Cuando empecé en esto del trote hace ya veintiún meses, a las ocho o diez semanas me di cuenta de que estaba siendo víctima de un enganche peligroso, sensación que se centuplicó tras correr mi primera carrera popular. Me obligaba a salir a entrenar sí o sí, en cualquier situación climatológica, aunque cayeran chuzos, estuviera cansada o tuviera otra cosa que hacer. Esto fue "in crescendo" hasta que me topé, hace unos ocho meses, con una situación de sobreentrenamiento de la que creo que aún no me he recuperado del todo. Tras ese punto álgido, comenzó la lucha. Me di cuenta de que estaba metida en un combate entre lo que quería mi cerebro (seguir entrenando a dolor) y lo que me decía mi cuerpo (bajar el ritmo o incluso dejarlo). Entré entonces en una espiral de remordimientos de conciencia continuos y aún así manteniendo más o menos un ritmo uniforme de entrenamientos: tres días a la semana, etc. Lo malo de las espirales es que resulta complicado salir de ellas, así que aproveché la puerta abierta de las vacaciones de semana santa para tomarme un descanso. Como me iba a ir de viaje y no iba a poder entrenar, decidí descansar, recapacitar e intentar volver a los orígenes: correr como actividad sana que me mantiene en forma. Y ha sido como quitarme un peso de encima, lo juro. He decidido adoptar la filosofía del NPN: no pasa nada. ¿Que hoy no me apetece ir? no pasa nada. ¿Que hoy fui e hice un tiempo más penoso que de costumbre? No pasa nada. ¿Que hice menos distancia de la prevista? No pasa nada.

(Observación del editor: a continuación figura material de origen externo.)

[src/rtl/fwd_hazard_unit.sv]
// Operand-forwarding select and load-use stall generator for the EX-stage ALU.
// Shadows the destination/write/load flags of the instructions in EX and MEM.
module fwd_hazard_unit #(
    parameter int REG_ADDR_W = 5,
    parameter int CNT_W      = 16
) (
    input  logic                  clk,
    input  logic                  rst,
    input  logic                  id_valid,
    input  logic [REG_ADDR_W-1:0] id_rs,
    input  logic [REG_ADDR_W-1:0] id_rt,
    input  logic                  id_use_rs,
    input  logic                  id_use_rt,
    input  logic [REG_ADDR_W-1:0] id_dst,
    input  logic                  id_reg_write,
    input  logic                  id_mem_read,
    input  logic                  flush,
    input  logic                  ext_stall,
    output logic [1:0]            fwd_a_sel,
    output logic [1:0]            fwd_b_sel,
    output logic                  stall,
    output logic [CNT_W-1:0]      stall_count
);

    localparam logic [1:0] SEL_RF  = 2'b00;
    localparam logic [1:0] SEL_EX  = 2'b01;
    localparam logic [1:0] SEL_MEM = 2'b10;

    logic                  ex_valid;
    logic [REG_ADDR_W-1:0] ex_dst;
    logic                  ex_wr;
    logic                  ex_ld;
    logic                  mem_valid;
    logic [REG_ADDR_W-1:0] mem_dst;
    logic                  mem_wr;

    logic ex_prod;
    logic mem_prod;
    logic a_ex_hit;
    logic b_ex_hit;
    logic a_mem_hit;
    logic b_mem_hit;
    logic load_ex;
    logic [1:0] sel_a_nxt;
    logic [1:0] sel_b_nxt;

    // A slot can only supply a forward if it will actually write a nonzero register.
    assign ex_prod  = ex_valid & ex_wr & (ex_dst != '0);
    assign mem_prod = mem_valid & mem_wr & (mem_dst != '0);

    assign a_ex_hit  = ex_prod  & id_use_rs & (id_rs == ex_dst);
    assign b_ex_hit  = ex_prod  & id_use_rt & (id_rt == ex_dst);
    assign a_mem_hit = mem_prod & id_use_rs & (id_rs == mem_dst);
    assign b_mem_hit = mem_prod & id_use_rt & (id_rt == mem_dst);

    assign stall = id_valid & ex_valid & ex_ld & (ex_dst != '0) &
                   ((id_use_rs & (id_rs == ex_dst)) | (id_use_rt & (id_rt == ex_dst)));

    assign load_ex = id_valid & ~stall & ~flush;

    always_comb begin
        sel_a_nxt = SEL_RF;
        sel_b_nxt = SEL_RF;
        if (load_ex) begin
            if (a_ex_hit)
                sel_a_nxt = SEL_EX;
            else if (a_mem_hit)
                sel_a_nxt = SEL_MEM;
            if (b_ex_hit)
                sel_b_nxt = SEL_EX;
            else if (b_mem_hit)
                sel_b_nxt = SEL_MEM;
        end
    end

    always_ff @(posedge clk or posedge rst) begin
        if (rst) begin
            ex_valid    <= 1'b0;
            ex_dst      <= '0;
            ex_wr       <= 1'b0;
            ex_ld       <= 1'b0;
            mem_valid   <= 1'b0;
            mem_dst     <= '0;
            mem_wr      <= 1'b0;
            fwd_a_sel   <= SEL_RF;
            fwd_b_sel   <= SEL_RF;
            stall_count <= '0;
        end else if (!ext_stall) begin
            mem_valid <= ex_valid;
            mem_dst   <= ex_dst;
            mem_wr    <= ex_wr;
            if (load_ex) begin
                ex_valid <= 1'b1;
                ex_dst   <= id_dst;
                ex_wr    <= id_reg_write;
                ex_ld    <= id_mem_read;
            end else begin
                ex_valid <= 1'b0;
                ex_dst   <= '0;
                ex_wr    <= 1'b0;
                ex_ld    <= 1'b0;
            end
            fwd_a_sel <= sel_a_nxt;
            fwd_b_sel <= sel_b_nxt;
            if (stall && (stall_count != '1))
                stall_count <= stall_count + 1'b1;
        end
    end

endmodule

[config.mk]
export PLATFORM = sky130hd
export DESIGN_NAME = fwd_hazard_unit
export DESIGN_NICKNAME = d
export VERILOG_FILES = /design/src/rtl/fwd_hazard_unit.sv
export SDC_FILE = /design/constraint.sdc
export NUM_CORES = 1
export LEC_CHECK = 0
export ABC_CLOCK_PERIOD_IN_PS = 2140
export BUFFER_PORTS_ARGS = -buffer_cell sky130_fd_sc_hd__clkbuf_2
export CORE_MARGIN = 1.5
export CORE_UTILIZATION = 47
export DETAILED_ROUTE_END_ITERATION = 7
export PLACE_DENSITY = 0.75
export SLEW_MARGIN = 10
export SYNTH_ARGS = -nofsm -noshare
export SYNTH_HDL_FRONTEND = slang
export SYNTH_SLANG_ARGS = --single-unit
[constraint.sdc]
create_clock -name clk -period 2.14 [get_ports clk]
set_clock_uncertainty 0.2 [all_clocks]
set_input_delay 0.535 -clock clk [delete_from_list [all_inputs] [get_ports clk]]
set_output_delay 0.535 -clock clk [all_outputs]
set_load 0.02 [all_outputs]
; After elaboration in Yosys (flattened, before gate mapping)
; Cells that the tools add are included.
; W data, S select, Z words.
[word_totals]
register_bits = 35
in_bits = 24
output_inout_bits = 21
word_cells = 54
[classes]
n_addsub = 1
n_eq_ne = 5
mux = 10
bitwise_logic = 24
reduce_logical = 4
[ops]
columns = op, n
row1 = $and A1 B1 Y1, 20
row2 = $eq A5 B5 Y1, 4
row3 = $add A16 B1 Y16 const B, 1
row4 = $ne A16 B16 Y1 const B, 1
row5 = $mux W2, 6
row6 = $reduce_bool A5 Y1, 2
row7 = $mux W5, 1
row8 = $mux W1, 3
row9 = $not A1 Y1, 3
row10 = $reduce_and A2 Y1, 1
row11 = $logic_and A1 B1 Y1, 1
row12 = $or A1 B1 Y1, 1

; Logic depth before layout (Yosys ltp)
; Gate-level depths: netlist (run 1).
[logic_depth]
depth_word = 8
mapped_depth = 8
mapped_depth_nobuf = 6

; Worst setup path before layout (run 1)
; No wires, ideal clock.
[synth_timing]
path_type = input to output
startpoint = input port id_rs[0]
endpoint = output port stall
arrival_ps = 1597
required_time_ps = 1405
setup_slack_ps = -192
path_stages = 7
path_buffers = 2
path_cell_list = xnor2_1 -> nand4_1 -> nor3_2 -> o21ai_1 -> buf_2 -> buf_2 -> nor2_1
[synth_between]
elab_chain_len = 4
[synth_rtl]
columns = element, line_no
row1 = from (decl), 10  ; input logic [REG_ADDR_W-1:0] id_rs,
row2 = $eq A5 B5 Y1, 57  ; ((id_use_rs & (id_rs == ex_dst)) | (id_use_rt & (id_rt == ex_dst)));
row3 = $and A1 B1 Y1, 57
row4 = $or A1 B1 Y1, 57
row5 = $and A1 B1 Y1, 56  ; assign stall = id_valid & ex_valid & ex_ld & (ex_dst != '0) &
row6 = to (decl), 21  ; output logic stall,
; Every way passes these cells.

; Worst setup path in the final report (run 1)
[layout_timing]
startpoint = register ex_dst[4]
endpoint = output port stall
[layout_between]
elab_chain_len = 4
elab_cells_between_ends = 8
classes_between = eq/ne: 2 / bitwise: 5 / reduce/logical: 1
[layout_rtl]
columns = element, line_no
row1 = from (decl), 30  ; logic [REG_ADDR_W-1:0] ex_dst;
row2 = from (signal assigned), 94  ; ex_dst <= id_dst;
row3 = $eq A5 B5 Y1, 57
row4 = $and A1 B1 Y1, 57
row5 = $or A1 B1 Y1, 57
row6 = $and A1 B1 Y1 *, 56
; Mark *: on every way between the ends. The rest lies on a longest branch, timed or not.

==> flow_metrics.tcl, run 1 <==
set metrics [dict create \
    status "finished with violations" \
    failed_checks "negative setup slack" \
    clk_pin_slew_ps 70 \
    setup_violations 24 \
    h-tree-depth 2 \
    timing.hold.ws_ps 116.0 \
    dr.pass1.iters 5 \
    ys_seq_elements 35 \
    place_hpwl_um 3113 \
    cts_root_buf "clkbuf_8" \
    multi_input_area_um2 1149 \
    powerDensity_nw_per_um2 540.9 \
    leakagePower_nw 1.538 \
    finalCritPeriodShare 1.127 \
    insertion_delay_ps 290 \
    vdd_drop_max_mv 0.4167 \
    drt_wl_total_um 5622 \
    ys_warn_count 0 \
    path_delay_family "flip-flops" \
    final-seq-area_um2 885.9 \
    finish.net_count 273 \
    overflow 0 \
    syn_area_per_cell_um2 10.92 \
    critical_path_class "flop to output port" \
    r2r-start "ex_dst[4]" \
    start_kind "flop" \
    drc 0 \
    placed_cell_area_um2 2282 \
    insertedDiodeCount 0 \
    instances_no_fill 297 \
    yosysTopAreaCell "dfrtp_1" \
    synthesis.nets 188 \
    die_h_um 64.53 \
    syn_to_final_growth_pct 57.74 \
    coreArea_um2 3661 \
    start_util 0.4860 \
    hold_violations 0 \
    path_cells "buf_6, xor2_2, nor3_4, o21ai_4, nor2_4, buf_8" \
    yosysSeqAreaShare 0.4923 \
    grt_max_degree 36 \
    via_per_inst 5.653 \
    rsz0062_at_grt "true" \
    syn-cell-area_um2 1779 \
    crit_slowest_cell "dfrtp_2" \
    die_area_um2 4163 \
    globalplace.congestion 0.8457 \
    grt_pass1_vias 1650 \
    antenna_found_initial 0 \
    synth.distinct_cells 28 \
    die_x_um 64.53 \
    maxCapViolCount 0 \
    worstHoldPathType "primary input to asynchronous set/reset pin" \
    num_vias 1679 \
    drive_above_1_share 0.5542 \
    grt_pass1_wl_um 7797 \
    cts_tree "done" \
    dp_slack_ps -317.8 \
    ant_nets 0 \
    r2r.worst_path.cells 9 \
    crit_arrival_ps 1680 \
    fin_ws_ps -270.9 \
    reg2reg_slack_ps -200 \
    dpl.cell_count 278 \
    relSlewSlack 0.6229 \
    wl_per_cell_um 18.93 \
    netlist_top_cells_area "dfrtp_1 (49%), xor2_1 (11%), xnor2_1 (5.9%)" \
    worstReg2RegEnd "stall_count[6]" \
    slowest_delay_ps 460 \
    final.min_clock_period_ps 2411 \
    io_pins 45 \
    required_ps 1400 \
    fin_area_um2 2806 \
    grt_use_total 0.2505 \
    path_max_fanout 4 \
    tightestPinTransition_ps 561.4 \
    critPathBufInv 2 \
    cts_inserted_buffers 5 \
    drt-initial-drc-count 181 \
    portBuffers 44 \
    cts.sinks 35 \
    critPathCaptureType "output port" \
    rows 22 \
    fill_cells 219 \
    max_freq_ghz 0.4148 \
    final_max_slew_viol_count 0 \
    synthCells 163 \
    clockBufferDepth 2 \
    yosysTopAreaCellShare 0.4923 \
]
## sequential cells by signal, indices dropped and copies added, names as in the netlist
name	flops
mem_wr	1
fwd_a_sel	2
ex_ld	1
fwd_b_sel	2
stall_count	16
ex_wr	1
mem_valid	1
mem_dst	5
ex_valid	1
ex_dst	5
## cell type report
| cell class | count | area share |
|---|---|---|
| Sequential cell | 35 | 0.3156 |
| Inverter | 5 | 0.006687 |
| Multi-Input combinational cell | 118 | 0.4093 |
| Clock buffer | 6 | 0.02942 |
| Timing Repair Buffer | 83 | 0.2051 |
| Tap cell | 48 | 0.02140 |
| Clock inverter | 2 | 0.01248 |
## what timing repair did
action                                  in CTS  in global routing
pin swaps                                   16                 31
gates resized for setup                     24                 34
setup buffers                                7                  3
endpoints found under the setup margin      16                 27
cloned                                       0                  1
hold buffers                                 0                  0
## cells in the mapped netlist
cell type,n
nor4_1,9
o21ai_1,1
xnor2_1,12
or2_1,1
o21ai_0,2
mux2_1,1
nor3_1,8
o31ai_4,1
nor3_2,2
ha_1,1
clkbuf_1,3
nor2_1,5
a22o_1,6
and3_1,4
nand2_1,13
or3_4,1
nand3_1,6
o311a_1,1
or3_1,3
buf_2,2
nand4_1,6
dfrtp_1,35
a32o_1,3
or2_2,1
and2_1,1
xor2_1,23
mux2_2,7
inv_1,5
## through the flow
| stage | power [W] | util | TNS [ps] |
|---|---|---|---|
| 2_1_floorplan | 0.0007949 | - | -110.9 |
| 3_3_place_gp | 0.0008691 | 0.6234 | -2928 |
| 3_5_place_dp | 0.0008753 | 0.6234 | -4122 |
| 4_1_cts | 0.001493 | 0.7088 | -329.8 |
| 5_1_grt | 0.001578 | 0.7666 | -3871 |
| 6_report | 0.001518 | 0.7666 | -2371 |
## routing by layer
| metal | global-route usage | up-vias | routed length (µm) |
|---|---|---|---|
| met1 | 0.3129 | 860 | 2271 |
| met5 | 0 | - | 0 |
| met3 | 0.06597 | 7 | 255 |
| li1 | - | 752 | - |
| met4 | 0.1011 | 0 | 100 |
| met2 | 0.4141 | 60 | 2995 |
## cells by family (layout without fill, tap and decap cells)
| group | Yosys count | after routing | synth area share |
|---|---|---|---|
| XOR/XNOR | 35 | 35 | 0.1723 |
| multiplexers | 8 | 8 | 0.05063 |
| buffers and inverters | 10 | 96 | 0.02250 |
| adder cells (fa/ha/maj) | 1 | 1 | 0.007031 |
| flip-flops | 35 | 35 | 0.4923 |
| AND/OR/NAND/NOR | 60 | 60 | 0.1829 |
| AO/OA/AOI/OAI | 14 | 14 | 0.07243 |
## how the worst max path moves through the flow
| stage | start | endpoint | slack, ps | depth (start not counted) |
|---|---|---|---|---|
| 6_report | ex_dst[4] | stall | -270 | 6 |
| 5_1_grt | ex_dst[4] | stall | -330 | 7 |
| 4_1_cts | ex_dst[0] | stall | -210 | 6 |
| 3_5_place_dp | id_rs[3] | stall_count[14] | -320 | 8 |
| 3_3_place_gp | id_rs[0] | stall_count[6] | -200 | 8 |
| 2_1_floorplan | id_rs[0] | stall | -60 | 7 |
## cell usage in the layout (no fill, tap or decap), types with 3 or more instances in the layout
cell type and n:
or3_1 3, xnor2_2 3, dfrtp_2 8, inv_1 5, mux2_2 7, nand3_1 5
nor3_4 8, dfrtp_1 27, xnor2_1 9, nand4_1 6, buf_4 33, clkbuf_2 43
clkbuf_8 6, buf_8 3, a32o_1 3, nor4_4 7, xor2_1 22, nand2_1 13
nor2_1 4, a22o_1 6
## tightest hold or removal path, delay by kind of cell
kind | cells | cell delay (ps)
buffers and inverters | 3 | 500
## power breakdown
group | internal [W] | total [W] | leakage [nW] | switching, W
registers | 0.000681 | 0.000709 | 0.457 | 0.0000273
clock network | 0.000377 | 0.000613 | 0.0612 | 0.000236
logic | 0.000102 | 0.000197 | 1.02 | 0.0000949
total | 0.00116 | 0.00152 | 1.54 | 0.000358
(Power assumes the default switching activity.)
==> run 2, diff against run 1 <==
CAP_MARGIN = 20   (was unset)
GPL_TIMING_DRIVEN = 0   (was unset)
==> run 2 against run 1 <==
The flow still finishes with violations (negative setup slack). Worst hold slack better by 26 ps. Sequential cell count is the same. Sequential share of layout area up 2.1 points. Final cell count decreased by 4.0%. Critical endpoint unchanged.
==> flow_metrics.tcl, run 2 (synthesis gave the netlist of run 1 again) <==
set metrics [dict create \
    status "finished with violations" \
    failed_checks "negative setup slack" \
    via_per_inst 5.460 \
    setup_violations 16 \
    insertion_delay_ps 290 \
    rows 22 \
    grtUsageMet2 0.3620 \
    place_hpwl_um 2852 \
    tightestPinTransition_ps 720.0 \
    p_int_w 0.0009862 \
    grt_pass1_vias 1538 \
    cts_tree "done" \
    crit_arrival_ps 1810 \
    cts.sinks 35 \
    finalCritPeriodShare 1.191 \
    start_util 0.4860 \
    vdd_drop_max_mv 0.3807 \
    switchingPower_w 0.0003414 \
    cts_root_buf "clkbuf_8" \
    max_freq_ghz 0.3925 \
    grt.met3_usage 0.05729 \
    grt_pass1_wl_um 7107 \
    drt-initial-drc-count 90 \
    p_sw_frac 0.2571 \
    final_max_slew_viol_count 0 \
    relSlewSlack 0.5193 \
    grt_util_met1 0.2984 \
    mostFrequentLayoutCells "clkbuf_2 (43), dfrtp_1 (25), xor2_1 (22)" \
    start_kind "flop" \
    coreArea_um2 3661 \
    h-tree-depth 2 \
    hold_violations 0 \
    leakagePower_nw 1.434 \
    grt_use_total 0.2262 \
    required_ps 1400 \
    regMostFlops "stall_count" \
    largest_register_ffs 16 \
    critPathCaptureType "output port" \
    portBuffers 44 \
    layout_top_registers "stall_count (16), ex_dst (5), mem_dst (5)" \
    seqPwrFrac 0.533 \
    p_clk_frac 0.351 \
    drc 0 \
    finish.net_count 261 \
    path_max_fanout 4 \
    globalplace.congestion 0.8297 \
    timing.hold.ws_ps 142.0 \
    rsz0062_at_grt "true" \
    antenna_found_initial 0 \
    final.min_clock_period_ps 2548 \
    maxCapViolCount 0 \
    num_vias 1556 \
    powerDensity_nw_per_um2 503.6 \
    drive_above_1_share 0.5190 \
    cts_inserted_buffers 5 \
    tns_ps -937.0 \
    grt.busiest_layer "met2" \
    clockBufferDepth 2 \
    die_x_um 64.53 \
    comb_power_share 0.116 \
    io_pins 45 \
    overflow 0 \
    worstHoldPathType "primary input to asynchronous set/reset pin" \
    dr.pass1.iters 4 \
    syn_to_final_growth_pct 48.17 \
    die_h_um 64.53 \
    cts_hold_buf 0 \
    fin_ws_ps -408.0 \
    grt_max_degree 36 \
    die_area_um2 4163 \
    critical_path_class "flop to output port" \
    ant_nets 0 \
    wl_per_cell_um 16.99 \
    final_common_cell "clkbuf_2" \
    clk_pin_slew_ps 70 \
    drt_wl_total_um 4841 \
    insertedDiodeCount 0 \
]
[run 2: cell count changes in the layout (fill, tap and decap cells not counted), sizes merged]
cell / delta
buf: -14
bufinv: -1
clkbuf: +3
[run 2: final timing paths]
path | startpoint | slack, ps | endpoint | cells past startpoint
worst max-delay path | ex_dst[4] | -410 | stall | 8
worst min-delay path | rst | 140 | stall_count[3] | 2
worst max register to register | ex_dst[4] | -130 | stall_count[6] | 9
worst min register to register | stall_count[13] | 280 | stall_count[13] | 1
max in group asynchronous | rst | 1090 | ex_dst[4] | 2
min in group clk | id_dst[4] | 260 | ex_dst[4] | 2
[run 2: layer usage]
metal | part of all wire | vias to the layer above | routed length [µm]
li1 | - | 725 | -
met1 | 0.42 | 776 | 2051
met2 | 0.51 | 43 | 2450
met3 | 0.050 | 12 | 240
met4 | 0.020 | 0 | 99
met5 | 0 | - | 0
[run 2: timing repair]
action / 4_1_cts / 5_1_grt
resized for setup: 27 / 28
pin swaps: 17 / 32
setup buffers: 18 / 5
gates cloned: 0 / 1
setup endpoints to repair: 17 / 29
[run 2: metrics by stage]
stage	util	setup WS (ps)	total power [W]	cells	area (µm²)
final	0.7201	-408.0	0.001328	285	2636
after global routing	0.7201	-508.0	0.001382	285	2636
after CTS	0.6644	-459.3	0.001314	280	2432
after detailed placement	0.5718	-496.2	0.0008455	255	2093
after global placement	0.5718	-506.2	0.0008415	255	2093
after floorplan	-	-60.75	0.0007949	163	1813
[run 2: worst max-delay path, cell delays in order (launching register included)]
cell and delay [ps]:
dfrtp_2 450, buf_6 130, xor2_2 140, nor3_2 240, o21ai_2 110, buf_6 130
buf_8 110, nor2_4 90, buf_8 120
[run 2: cell type report]
cell class              instances  area [µm²]
plain buffers                   4       33.78
clock buffers                   7       76.32
clock inverters                 1       5.005
fillers                       236        1025
inverters                       5       18.77
multi-input cells             118        1119
flip-flops and latches         35       888.4
well taps                      48       60.06
repair buffers                 67       435.4
[run 2: power groups by stage]
stage	registers, W	clock network (W)	logic [W]
after detailed placement	0.000719	0	0.000127
after global placement	0.000718	0	0.000123
after global routing	0.000710	0.000503	0.000169
after CTS	0.000705	0.000464	0.000146
final	0.000708	0.000466	0.000154
after floorplan	0.000712	0	0.0000833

Ya está bien de culpabilidad judeo-cristiana.
Resumiendo: que he decidido dejar de prepararme para las carreras populares, que no dejar de correr ni de ir a las carreras populares. Lo que tenga que sonar, sonará. Quizá si no hubiera bajado los tiempos en las tres últimas entrenando muy poco no habría tomado la decisión. ¿Será para siempre? No pasa nada. ¿Volverá mi obsesión? No pasa nada.

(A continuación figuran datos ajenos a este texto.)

### config.mk
export PLATFORM = sky130hd
export DESIGN_NAME = keypad_scanner_fifo
export DESIGN_NICKNAME = d
export VERILOG_FILES = /design/src/rtl/keypad_scanner_fifo.sv
export SDC_FILE = /design/constraint.sdc
export NUM_CORES = 1
export LEC_CHECK = 0
export CELL_PAD_IN_SITES_DETAIL_PLACEMENT = 0
export CELL_PAD_IN_SITES_GLOBAL_PLACEMENT = 1
export CORE_ASPECT_RATIO = 2
export CORE_MARGIN = 10
export CORE_UTILIZATION = 25
export CTS_BUF_LIST = sky130_fd_sc_hd__clkbuf_16
export DETAILED_ROUTE_END_ITERATION = 10
export PLACE_DENSITY = 0.45
export SKIP_LAST_GASP = 1
export SLEW_MARGIN = 20
export SYNTH_ARGS = -nofsm -noshare
export SYNTH_HDL_FRONTEND = slang
export SYNTH_SLANG_ARGS = --single-unit
### constraint.sdc
create_clock -name clk -period 4.75 [get_ports clk]
set_input_delay 0.95 -clock clk [delete_from_list [all_inputs] [get_ports clk]]
set_output_delay 0.95 -clock clk [all_outputs]
set_load 0.01 [all_outputs]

A todo esto, el domingo corro mi carrera favorita: los diez kilómetros de La Coruña paralelos a la maratón. Parece ser que el tiempo será más misericordioso con nosotros que el año pasado, lo cual tampoco es muy difícil. Lo siento por mi marido y me alegro por mí. No he perdido la ilusión por ir, pero no he entrenado mucho. Firmo por el tiempo de mi última diez mil sin mirar: 1:08. Lo máximo que he corrido estos días han sido seis kilómetros y arrastrando un poco el culito, pero... NPN. Y la semana que viene estaré por aquí contando la crónica, por supuesto, porque termine o no... ¡NO PASA NADA!